COMPQ is in a similar position, but (more clearly than SPX) seems like it probably "needs" another wave up to new highs, either immediately or a bit down the road. [Note: Please ignore the blue "(1)" on this chart.]
On another, unrelated, note, a few days ago, a friend sent me a link to an interview with the CEO of Redfin, regarding the current real estate market; quoted in part below:
Usually when sales decline, prices drop too, and then sales increase later—that’s the cycle, he said. Homes become affordable again, and sales pick up because of it. This situation is very different. Interest rates are up, and sales volume has fallen through the floor, as he put it, but home prices haven’t followed. “Some of that is just this artifact of 30-year mortgages,” he said. Everything the Federal Reserve is doing has no real effect on homeowners, apart from keeping them where they are. “It actually has the perverse effect of keeping home prices high,” Kelman explained.
Just over two years ago (on April 18, 2022), I went completely against the "everyone knows rising rates will crash housing! Common knowledge!" and instead predicted the following:
Rising rates do, of course, have an impact on future affordability -- but they have no impact on families already in a home (presuming these families have a fixed-rate mortgage, which, as we already covered, the vast majority do). If anything, rising rates might tend to inspire people to hang on to their homes longer instead of putting them up for sale, which would have a tightening effect on inventory. After all, if you're in a mortgage at ~3%, what possible incentive do you have to ever exit that loan with inflation running above or near 8%?As I mentioned earlier, inflation should provide a tailwind for housing -- in more ways than one. If my reasoning above is in the right ballpark, then rising rates may, perhaps counterintuitively, provide impetus for inventory to ultimately balance. Houses might spend more days on market due to fewer buyers, but if fewer homes are being brought to market in the first place because families are incentivized to stay put (or to turn their old 3% mortgage home into a long-term rental), those seemingly-opposed forces could tend to counteract each other.

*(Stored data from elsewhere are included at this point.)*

===== src/rtl/pwm_pkg.sv =====
// Shared types and defaults for the multilevel PWM level sequencer.
package pwm_pkg;

   typedef enum logic [1:0] {
      ST_IDLE  = 2'd0,
      ST_DIV   = 2'd1,
      ST_WRITE = 2'd2,
      ST_RUN   = 2'd3
   } seq_state_e;

   localparam int DEF_BIT_WIDTH   = 16;
   localparam int DEF_LEVEL_COUNT = 4;

endpackage


===== src/rtl/pwm_level_sequencer_if.sv =====
// Config handshake plus per-level register write bus between the config
// registers (master side) and the level sequencer (slave side).
interface pwm_level_sequencer_if
   import pwm_pkg::*;
#(
   parameter int BIT_WIDTH = DEF_BIT_WIDTH,
   parameter int IDX_W     = 2
);
   logic                 CfgValid;
   logic                 CfgReady;
   logic [BIT_WIDTH-1:0] CfgMaxCount;
   logic                 CfgInterleave;
   logic                 StopReq;
   logic                 WrEn;
   logic [IDX_W-1:0]     WrIdx;
   logic [BIT_WIDTH-1:0] WrLower;
   logic [BIT_WIDTH-1:0] WrUpper;
   logic [BIT_WIDTH-1:0] WrOffset;

   modport master (
      output CfgValid, CfgMaxCount, CfgInterleave, StopReq,
      input  CfgReady, WrEn, WrIdx, WrLower, WrUpper, WrOffset
   );

   modport slave (
      input  CfgValid, CfgMaxCount, CfgInterleave, StopReq,
      output CfgReady, WrEn, WrIdx, WrLower, WrUpper, WrOffset
   );
endinterface


===== src/rtl/seq_divider.sv =====
// Restoring shift-subtract divider by a constant; the first step happens on
// the start edge, so the quotient is ready (done=1) BIT_WIDTH cycles later.
module seq_divider
   import pwm_pkg::*;
#(
   parameter int BIT_WIDTH = DEF_BIT_WIDTH,
   parameter int DIVISOR   = DEF_LEVEL_COUNT
) (
   input  logic                 clk,
   input  logic                 rst_n,
   input  logic                 start,
   input  logic [BIT_WIDTH-1:0] dividend,
   output logic [BIT_WIDTH-1:0] quotient,
   output logic                 done
);
   localparam int                 CNT_W   = $clog2(BIT_WIDTH + 1);
   localparam logic [BIT_WIDTH:0] DIV_EXT = (BIT_WIDTH + 1)'(DIVISOR);

   logic [BIT_WIDTH-1:0] rem_q, rem_d;
   logic [BIT_WIDTH-1:0] quo_q, quo_d;
   logic [CNT_W-1:0]     cnt_q, cnt_d;
   logic                 run_q, run_d;
   logic [BIT_WIDTH-1:0] src_rem, src_quo;
   logic [BIT_WIDTH:0]   rem_sh;

   always_comb begin
      rem_d   = rem_q;
      quo_d   = quo_q;
      cnt_d   = cnt_q;
      run_d   = run_q;
      src_rem = start ? '0 : rem_q;
      src_quo = start ? dividend : quo_q;
      rem_sh  = {src_rem, src_quo[BIT_WIDTH-1]};
      if (start || (cnt_q != '0)) begin
         // quotient bits shift in from the right as dividend bits shift out
         if (rem_sh >= DIV_EXT) begin
            rem_d = BIT_WIDTH'(rem_sh - DIV_EXT);
            quo_d = {src_quo[BIT_WIDTH-2:0], 1'b1};
         end else begin
            rem_d = rem_sh[BIT_WIDTH-1:0];
            quo_d = {src_quo[BIT_WIDTH-2:0], 1'b0};
         end
         cnt_d = start ? CNT_W'(BIT_WIDTH - 1) : cnt_q - CNT_W'(1);
      end
      if (start)
         run_d = 1'b1;
      else if (cnt_q == '0)
         run_d = 1'b0;
   end

   always_ff @(posedge clk or negedge rst_n) begin
      if (!rst_n) begin
         rem_q <= '0;
         quo_q <= '0;
         cnt_q <= '0;
         run_q <= 1'b0;
      end else begin
         rem_q <= rem_d;
         quo_q <= quo_d;
         cnt_q <= cnt_d;
         run_q <= run_d;
      end
   end

   assign quotient = quo_q;
   assign done     = run_q && (cnt_q == '0);

endmodule


===== src/rtl/pwm_level_sequencer.sv =====
// Computes each level's carrier band and interleave offset from the max count,
// writes them to the level stages, then releases a common run enable.
module pwm_level_sequencer
   import pwm_pkg::*;
#(
   parameter int LEVEL_COUNT = DEF_LEVEL_COUNT,
   parameter int BIT_WIDTH   = DEF_BIT_WIDTH
) (
   input  logic                   MClk,
   input  logic                   RstN,
   pwm_level_sequencer_if.slave   bus,
   output logic                   RunEn,
   output logic                   Busy,
   output logic                   CfgErr
);
   localparam int IDX_W = $clog2(LEVEL_COUNT);
   localparam int CNT_W = IDX_W + 1;

   seq_state_e           state_q, state_d;
   logic                 interleave_q, interleave_d;
   logic [BIT_WIDTH-1:0] q_q, q_d;
   logic [BIT_WIDTH-1:0] acc_q, acc_d;
   logic [CNT_W-1:0]     idx_q, idx_d;
   logic                 run_en_q, run_en_d;
   logic                 cfg_err_q, cfg_err_d;
   logic                 wr_en_q, wr_en_d;
   logic [IDX_W-1:0]     wr_idx_q, wr_idx_d;
   logic [BIT_WIDTH-1:0] wr_lower_q, wr_lower_d;
   logic [BIT_WIDTH-1:0] wr_upper_q, wr_upper_d;
   logic [BIT_WIDTH-1:0] wr_offset_q, wr_offset_d;

   logic                 cfg_ready, accept;
   logic                 div_start, div_done;
   logic [BIT_WIDTH-1:0] div_quo;
   logic                 issue;
   logic [CNT_W-1:0]     issue_idx;
   logic [BIT_WIDTH-1:0] wr_base, wr_step;

   assign cfg_ready = ((state_q == ST_IDLE) || (state_q == ST_RUN)) && !bus.StopReq;
   assign accept    = bus.CfgValid && cfg_ready;

   seq_divider #(
      .BIT_WIDTH (BIT_WIDTH),
      .DIVISOR   (LEVEL_COUNT)
   ) u_div (
      .clk      (MClk),
      .rst_n    (RstN),
      .start    (div_start),
      .dividend (bus.CfgMaxCount),
      .quotient (div_quo),
      .done     (div_done)
   );

   always_comb begin
      state_d      = state_q;
      interleave_d = interleave_q;
      q_d          = q_q;
      acc_d        = acc_q;
      idx_d        = idx_q;
      run_en_d     = run_en_q;
      cfg_err_d    = cfg_err_q;
      wr_en_d      = 1'b0;
      wr_idx_d     = '0;
      wr_lower_d   = '0;
      wr_upper_d   = '0;
      wr_offset_d  = '0;
      div_start    = 1'b0;
      issue        = 1'b0;
      issue_idx    = idx_q;
      wr_base      = acc_q;
      wr_step      = q_q;

      case (state_q)
         ST_IDLE, ST_RUN: begin
            if ((state_q == ST_RUN) && bus.StopReq) begin
               state_d  = ST_IDLE;
               run_en_d = 1'b0;
            end else if (accept) begin
               state_d      = ST_DIV;
               interleave_d = bus.CfgInterleave;
               run_en_d     = 1'b0;
               cfg_err_d    = 1'b0;
               div_start    = 1'b1;
            end
         end
         ST_DIV: begin
            if (bus.StopReq) begin
               state_d = ST_IDLE;
            end else if (div_done) begin
               if (div_quo == '0) begin
                  cfg_err_d = 1'b1;
                  state_d   = ST_IDLE;
               end else begin
                  // level 0 goes out on the same edge the quotient lands
                  q_d       = div_quo;
                  wr_base   = '0;
                  wr_step   = div_quo;
                  issue_idx = '0;
                  issue     = 1'b1;
                  state_d   = ST_WRITE;
               end
            end
         end
         ST_WRITE: begin
            if (bus.StopReq) begin
               state_d = ST_IDLE;
            end else if (idx_q == CNT_W'(LEVEL_COUNT)) begin
               state_d  = ST_RUN;
               run_en_d = 1'b1;
            end else begin
               issue = 1'b1;
            end
         end
         default: state_d = ST_IDLE;
      endcase

      if (issue) begin
         wr_en_d     = 1'b1;
         wr_idx_d    = issue_idx[IDX_W-1:0];
         wr_lower_d  = wr_base;
         wr_upper_d  = wr_base + wr_step - BIT_WIDTH'(1);
         wr_offset_d = interleave_q ? wr_base : '0;
         acc_d       = wr_base + wr_step;
         idx_d       = issue_idx + CNT_W'(1);
      end
   end

   always_ff @(posedge MClk or negedge RstN) begin
      if (!RstN) begin
         state_q      <= ST_IDLE;
         interleave_q <= 1'b0;
         q_q          <= '0;
         acc_q        <= '0;
         idx_q        <= '0;
         run_en_q     <= 1'b0;
         cfg_err_q    <= 1'b0;
         wr_en_q      <= 1'b0;
         wr_idx_q     <= '0;
         wr_lower_q   <= '0;
         wr_upper_q   <= '0;
         wr_offset_q  <= '0;
      end else begin
         state_q      <= state_d;
         interleave_q <= interleave_d;
         q_q          <= q_d;
         acc_q        <= acc_d;
         idx_q        <= idx_d;
         run_en_q     <= run_en_d;
         cfg_err_q    <= cfg_err_d;
         wr_en_q      <= wr_en_d;
         wr_idx_q     <= wr_idx_d;
         wr_lower_q   <= wr_lower_d;
         wr_upper_q   <= wr_upper_d;
         wr_offset_q  <= wr_offset_d;
      end
   end

   assign bus.CfgReady = cfg_ready;
   assign bus.WrEn     = wr_en_q;
   assign bus.WrIdx    = wr_idx_q;
   assign bus.WrLower  = wr_lower_q;
   assign bus.WrUpper  = wr_upper_q;
   assign bus.WrOffset = wr_offset_q;
   assign RunEn        = run_en_q;
   assign CfgErr       = cfg_err_q;
   assign Busy         = (state_q == ST_DIV) || (state_q == ST_WRITE);

endmodule


===== src/flat_wrapper.sv =====
// flat-port wrapper written by rule: the top's interface ports become plain ports
module pwm_level_sequencer_flat import pwm_pkg::*;
#(
   parameter int LEVEL_COUNT = DEF_LEVEL_COUNT,
   parameter int BIT_WIDTH   = DEF_BIT_WIDTH
)
  (MClk, RstN, RunEn, Busy, CfgErr, bus_CfgValid, bus_CfgMaxCount, bus_CfgInterleave, bus_StopReq, bus_CfgReady, bus_WrEn, bus_WrIdx, bus_WrLower, bus_WrUpper, bus_WrOffset);
  pwm_level_sequencer_if #(.BIT_WIDTH(BIT_WIDTH), .IDX_W(2)) bus_i ();
  input  logic MClk;
  input  logic RstN;
  output logic RunEn;
  output logic Busy;
  output logic CfgErr;
  input wire logic [$bits(bus_i.CfgValid)-1:0] bus_CfgValid;
  input wire logic [$bits(bus_i.CfgMaxCount)-1:0] bus_CfgMaxCount;
  input wire logic [$bits(bus_i.CfgInterleave)-1:0] bus_CfgInterleave;
  input wire logic [$bits(bus_i.StopReq)-1:0] bus_StopReq;
  output wire logic [$bits(bus_i.CfgReady)-1:0] bus_CfgReady;
  output wire logic [$bits(bus_i.WrEn)-1:0] bus_WrEn;
  output wire logic [$bits(bus_i.WrIdx)-1:0] bus_WrIdx;
  output wire logic [$bits(bus_i.WrLower)-1:0] bus_WrLower;
  output wire logic [$bits(bus_i.WrUpper)-1:0] bus_WrUpper;
  output wire logic [$bits(bus_i.WrOffset)-1:0] bus_WrOffset;
  assign bus_i.CfgValid = bus_CfgValid;
  assign bus_i.CfgMaxCount = bus_CfgMaxCount;
  assign bus_i.CfgInterleave = bus_CfgInterleave;
  assign bus_i.StopReq = bus_StopReq;
  assign bus_CfgReady = bus_i.CfgReady;
  assign bus_WrEn = bus_i.WrEn;
  assign bus_WrIdx = bus_i.WrIdx;
  assign bus_WrLower = bus_i.WrLower;
  assign bus_WrUpper = bus_i.WrUpper;
  assign bus_WrOffset = bus_i.WrOffset;
  pwm_level_sequencer #(.LEVEL_COUNT(LEVEL_COUNT), .BIT_WIDTH(BIT_WIDTH)) u_core (.MClk(MClk), .RstN(RstN), .bus(bus_i), .RunEn(RunEn), .Busy(Busy), .CfgErr(CfgErr));
endmodule

===== config.mk =====
export PLATFORM = sky130hd
export DESIGN_NAME = pwm_level_sequencer_flat
export DESIGN_NICKNAME = d
export VERILOG_FILES = /design/src/rtl/pwm_pkg.sv /design/src/rtl/pwm_level_sequencer_if.sv /design/src/rtl/seq_divider.sv /design/src/rtl/pwm_level_sequencer.sv /design/src/flat_wrapper.sv
export SDC_FILE = /design/constraint.sdc
export NUM_CORES = 1
export LEC_CHECK = 0
export BUFFER_PORTS_ARGS = -buffer_cell sky130_fd_sc_hd__buf_4
export CORE_MARGIN = 5
export CORE_UTILIZATION = 50
export DETAILED_ROUTE_END_ITERATION = 6
export GPL_ROUTABILITY_DRIVEN = 1
export PLACE_DENSITY = 0.8
export SLEW_MARGIN = 0
export SYNTH_ARGS = -nofsm -noshare
export SYNTH_HDL_FRONTEND = slang
export SYNTH_SLANG_ARGS = --single-unit

===== constraint.sdc =====
create_clock -name MClk -period 5.85 [get_ports MClk]
set_input_delay 0.2925 -clock MClk [delete_from_list [all_inputs] [get_ports MClk]]
set_output_delay 0.2925 -clock MClk [all_outputs]
set_load 0.05 [all_outputs]

# ---- Word-level counts from Yosys, hierarchy flattened
# Index checks and enable logic that the tools add are counted.
# Widths: inputs -> output; s select.
dict set report word_totals {
  reg_bits 129
}
dict set report op_classes {
  mux 52
  n_reduce_logical 20
  add_sub_neg 5
  eq_ne 14
  order_cmp 1
  bitwise 1
}
# operator count
set op_table {}
lappend op_table {{$mux 16} 15}
lappend op_table {{$mux 1} 20}
lappend op_table {{$ge 17x3->1 const B} 1}
lappend op_table {{$add 16x16->16} 1}
lappend op_table {{$logic_not 16->1} 1}
lappend op_table {{$mux 2} 8}
lappend op_table {{$sub 16x1->16 const B} 1}
lappend op_table {{$sub 16x3->16 const B} 1}
lappend op_table {{$mux 3} 4}
lappend op_table {{$ne 2x1->1 const B} 4}
lappend op_table {{$ne 2x2->1 const B} 3}
lappend op_table {{$ne 3x2->1 const B} 2}
lappend op_table {{$pmux 1 s2} 3}
lappend op_table {{$pmux 2 s3} 1}
lappend op_table {{$reduce_and 3->1} 2}
lappend op_table {{$reduce_and 6->1} 1}
lappend op_table {{$reduce_bool 2->1} 3}
lappend op_table {{$logic_not 5->1} 1}
lappend op_table {{$mux 5} 1}
lappend op_table {{$reduce_bool 5->1} 1}
lappend op_table {{$sub 5x1->5 const B} 1}
lappend op_table {{$eq 2x2->1 const B} 2}
lappend op_table {{$logic_and 1x1->1} 4}
lappend op_table {{$reduce_and 4->1} 1}
lappend op_table {{other kinds (9)} 11}

# ---- Longest topological paths before layout
dict set report depth {
  depth_word 10
  ltp_mapped 16
  depth_no_buf 15
}

# ---- Hierarchy
# From an unflattened synthesis, not the netlist that was laid out.
dict set report hier_totals {
  cells_unflattened 688
  area_unflattened_um2 6907.9
}
# module instances seq_area_each_um2 area_per_inst_um2 cells_each
set modules_own_cells {}
lappend modules_own_cells {pwm_level_sequencer 1 2277.2 4578.1 441}
lappend modules_own_cells {seq_divider 1 950.9 2329.7 247}

# ---- Least setup slack after synthesis
# Ideal clock, no wire load.
dict set report synth_timing {
  kind {register -> register}
  start {register u_core.u_div.cnt_q[0]}
  end {register u_core.wr_upper_q[14] (netlist: u_core.bus.WrUpper[14])}
  required_ns 5.771
  path_buffers 1
  path_slack_ns 1.555
  synth_period_minus_slack_ns 4.295
  arrival_time_ns 4.216
  setup_ns 0.079
  stages_incl_launch_ff 17
  path_cell_list {dfrtp_1 inv_1 ha_1 nor4b_4 nand3_1 clkbuf_1 and2_1 ha_1 fa_1 a21o_1 a211oi_1 nor2_1 or3_1 nor4b_2 nand3b_1 nor3_1 mux2i_1}
}
dict set report synth_between {
  elab_chain_cells 8
}
# element line_no
set synth_lines {}
lappend synth_lines {{start: declaration} seq_divider.sv:21} ;# logic [CNT_W-1:0] cnt_q, cnt_d;
lappend synth_lines {{start signal: assignment} seq_divider.sv:60} ;# cnt_q <= cnt_d;
lappend synth_lines {{$logic_not 5->1 *} seq_divider.sv:66} ;# assign done = run_q && (cnt_q == '0);
lappend synth_lines {{$logic_and 1x1->1 *} seq_divider.sv:66}
lappend synth_lines {{$mux 16} pwm_level_sequencer.sv:89} ;# end else if (div_done) begin
lappend synth_lines {{$mux 16} pwm_level_sequencer.sv:87} ;# if (bus.StopReq) begin
lappend synth_lines {{$mux 16} pwm_level_sequencer.sv:73} ;# case (state_q)
lappend synth_lines {{$add 16x16->16} pwm_level_sequencer.sv:121} ;# wr_upper_d = wr_base + wr_step - BIT_WIDTH'(1);
lappend synth_lines {{$sub 16x1->16} pwm_level_sequencer.sv:121}
lappend synth_lines {{$mux 16 *} pwm_level_sequencer.sv:117} ;# if (issue) begin
lappend synth_lines {{net u_core.wr_upper_d[14]} pwm_level_sequencer.sv:29} ;# logic [BIT_WIDTH-1:0] wr_upper_q, wr_upper_d;
lappend synth_lines {{end signal: assignment} pwm_level_sequencer.sv:153} ;# wr_upper_q <= wr_upper_d;
lappend synth_lines {{end: declaration} pwm_level_sequencer.sv:29}
# The timed path passes the listed nets; every way through them passes the cells marked *.
# A chain may end at the register's enable or synchronous reset.

# ---- Worst setup path in the final report
dict set report layout_timing {
  start {register u_core.u_div.quo_q[12] (netlist: u_core.u_div.quotient[12])}
  end {register u_core.wr_upper_q[14] (netlist: u_core.bus.WrUpper[14])}
}
dict set report layout_between {
  elab_chain_cells 8
}
# element line_no
set layout_lines {}
lappend layout_lines {{start: declaration} seq_divider.sv:20} ;# logic [BIT_WIDTH-1:0] quo_q, quo_d;
lappend layout_lines {{start signal: assignment} seq_divider.sv:59} ;# quo_q <= quo_d;
lappend layout_lines {{$logic_not 16->1} pwm_level_sequencer.sv:90} ;# if (div_quo == '0) begin
lappend layout_lines {{$mux 16} pwm_level_sequencer.sv:90}
lappend layout_lines {{$mux 16} pwm_level_sequencer.sv:89}
lappend layout_lines {{$mux 16} pwm_level_sequencer.sv:87}
lappend layout_lines {{$mux 16} pwm_level_sequencer.sv:73}
lappend layout_lines {{$add 16x16->16} pwm_level_sequencer.sv:121}
lappend layout_lines {{$sub 16x1->16} pwm_level_sequencer.sv:121}
lappend layout_lines {{$mux 16 *} pwm_level_sequencer.sv:117}
lappend layout_lines {{net u_core.wr_upper_d[14]} pwm_level_sequencer.sv:29}
# Marked as above.

==> impl_metrics.py <==
metrics = {
    "clocking": {
        "ctsHtreeMaxLevel": 4,
        "clk_latency_ps": 410,
        "cts.sinks": 129,
        "cts-hold-fix-buffers": 1,
        "cts_buffers": 17,
        "post_cts_buffers": 0,
        "post_cts_resized": 0,
        "cts.path.max_buffers": 2,
        "cts_tree": "yes",
        "clockRootBuffer": "clkbuf_16",
        "path_clk_slew_ps": 60,
    },
    "routing": {
        "drc": 0,
        "drtIter0Drc": 584,
        "ant_nets": 0,
        "drtPass1Iterations": 5,
        "vias": 5554,
        "viasPerCell": 5.84,
        "drt_wl_total_um": 15900,
        "route.detailed.wl_per_inst_um": 16.7,
    },
    "synth": {
        "synth-seq-area-share": 0.482,
        "synthCells": 695,
        "synth_fp_nets": 741,
        "async_reset_ff_frac": 1.00,
        "synth_cell_types": 72,
        "synth_edf_count": 0,
        "avgSynthCellArea_um2": 9.63,
        "synth-seq-cells": 129,
        "netlist_area_um2": 6690,
        "ys.flop_type": "dfrtp_1",
        "yosysWarnings": 0,
    },
    "critical_path": {
        "crit_family": "simple AND/OR/NAND/NOR gates",
        "worstPathCellList": "nor4_1, nand4_1, and3b_1, nand3_1, buf_4, mux2_2, ha_1, fa_1, a21o_1, a211oi_1, nor2_1, or3_1, nor4b_2, nand3b_1, nor3_1, mux2i_1",
        "max_stage_delay_ps": 450,
        "crit_required_ps": 6180,
        "slowest_stage": "nor4_1",
        "r2r_setup_slack_ps": 740,
        "path_class": "reg2reg",
        "crit_path_start_kind": "flip-flop",
        "crit_buf_inv": 1,
        "crit_arrival_ps": 5440,
        "critPathMaxFanout": 37,
        "end_kind": "flip-flop",
    },
    "place": {
        "dpl_cell_area_um2": 7380,
        "portBuffers": 75,
        "dp_hpwl_um": 11100,
        "gp_congestion": 0.878,
    },
    "timing": {
        "rsz0062_at_grt": "false",
        "tns_ps": 0,
        "post-route-period-util": 0.873,
        "slew_viol_final": 0,
        "period_needed_ps": 5110,
        "worst_slew_pin_slew_ps": 1010,
        "setup_viol": 0,
        "slew_headroom": 0.325,
        "whs_ps": 85.3,
        "skew_ps": 6.81,
        "max_freq_mhz": 196,
        "hold_viol_final": 0,
    },
    "power": {
        "p_int_mw": 2.36,
        "p_switching_mw": 1.57,
        "p_sw_frac": 0.399,
        "p_leak_nw": 3.94,
        "powerDensity_nw_per_um2": 493,
        "peakVddDrop_mv": 0.222,
        "comb_power_share": 0.397,
        "clockPowerShare": 0.264,
        "p_seq_frac": 0.338,
    },
    "layout": {
        "final_common_cell": "dfrtp_1",
        "nNetsFinal": 808,
        "drive_gt1_frac": 0.192,
        "synthToLayoutAreaGrowth_pct": 19.3,
        "layout_common_cells": "dfrtp_1 (129), nand2_1 (116), buf_4 (81)",
        "insertedDiodeCount": 0,
        "fin_area_um2": 7990,
        "num-fill-cells": 1053,
    },
    "die": {
        "die_h_um": 126,
        "core_area_um2": 13200,
        "die_x_um": 126,
        "dieArea_um2": 15800,
        "pin_count": 76,
        "num_rows": 42,
        "start_util": 0.507,
    },
    "hold_path": {
        "hold_class": "in2reg",
    },
    "grt": {
        "grt_pass1_wl_um": 26000,
        "grt_pass1_vias": 5268,
        "grtUsageTotal": 0.203,
        "grt_max_degree": 69,
        "overflow": 0,
        "grt_antenna_before_repair": 0,
    },
    "flow_run": {
        "max_cap_violations": 0,
    },
    "run_status": {
        "outcome": "finished, final reports clean",
    },
}
kinds of logic after synthesis:
logic type	after synthesis	synth area share
and+or+nand+nor	305	0.231
AOI/OAI and AO/OA	144	0.145
DFF	129	0.482
buffers and inverters	50	0.0299
adders and majority gates	25	0.0479
muxes	24	0.0393
xor gates and xnor gates	18	0.0247
per-stage QoR:
step	worst slack (ps)	total power [mW]	std cells	utilization
after floorplan	1550	2.47	695	-
after global placement	1120	2.78	917	0.560
after detailed placement	886	2.86	917	0.560
after CTS	805	3.93	950	0.605
after global routing	409	4.19	951	0.606
final	743	3.94	951	0.606
synthesized netlist by cell type, types with 3 or more instances:
cell type	number	share of area
a2111oi_0	4	0.0052
a211oi_1	9	0.010
a21o_1	4	0.0045
a21oi_1	33	0.025
a311oi_1	3	0.0039
a31oi_1	20	0.019
and2_1	38	0.036
and3_1	20	0.019
buf_2	4	0.0030
clkbuf_1	30	0.017
dfrtp_1	129	0.48
ha_1	24	0.045
inv_1	14	0.0079
mux2_2	18	0.030
mux2i_1	6	0.0090
nand2_1	116	0.065
nand2b_1	5	0.0047
nand3_1	5	0.0037
nand3b_1	5	0.0056
nand4_1	3	0.0028
nor2_1	55	0.031
nor2b_1	7	0.0065
nor3_1	10	0.0075
nor3b_1	7	0.0079
nor4_1	7	0.0065
o211ai_1	4	0.0045
o21a_1	4	0.0045
o21ai_0	28	0.021
o221a_2	4	0.0067
o221ai_1	3	0.0039
o31ai_1	3	0.0034
or2_2	3	0.0028
or3_1	8	0.0075
xnor2_1	9	0.012
xor2_1	8	0.010
layer usage:
| metal | vias up | part of all wire | global-route usage |
|---|---|---|---|
| met4 | 0 | 0.038 | 0.110 |
| met3 | 60 | 0.073 | 0.0457 |
| li1 | 2594 | - | - |
| met2 | 253 | 0.48 | 0.316 |
| met1 | 2647 | 0.41 | 0.266 |
| met5 | - | 0 | 0 |
state kept, by name, summed over array words and instances, names as in the netlist:
register / count
u_core.u_div.rem_q: 16
u_core.u_div.cnt_q: 5
u_core.u_div.quotient: 16
u_core.acc_q: 16
u_core.bus.WrIdx: 2
u_core.CfgErr: 1
u_core.bus.WrUpper: 16
u_core.idx_q: 3
u_core.q_q: 16
u_core.bus.WrEn: 1
u_core.RunEn: 1
u_core.bus.WrLower: 16
u_core.bus.WrOffset: 16
u_core.state_q: 2
u_core.u_div.run_q: 1
u_core.interleave_q: 1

While I took some flak for that prediction in the Spring of 2022, as it turns out, that's exactly what has come to pass in the years since.
In conclusion, bulls have so far turned the market back up where it was expected and where they needed to. Bigger picture, bulls probably continue to have the advantage unless bears can reverse this and form at least one more new low, to give the decline a more impulsive appearance. Trade safe.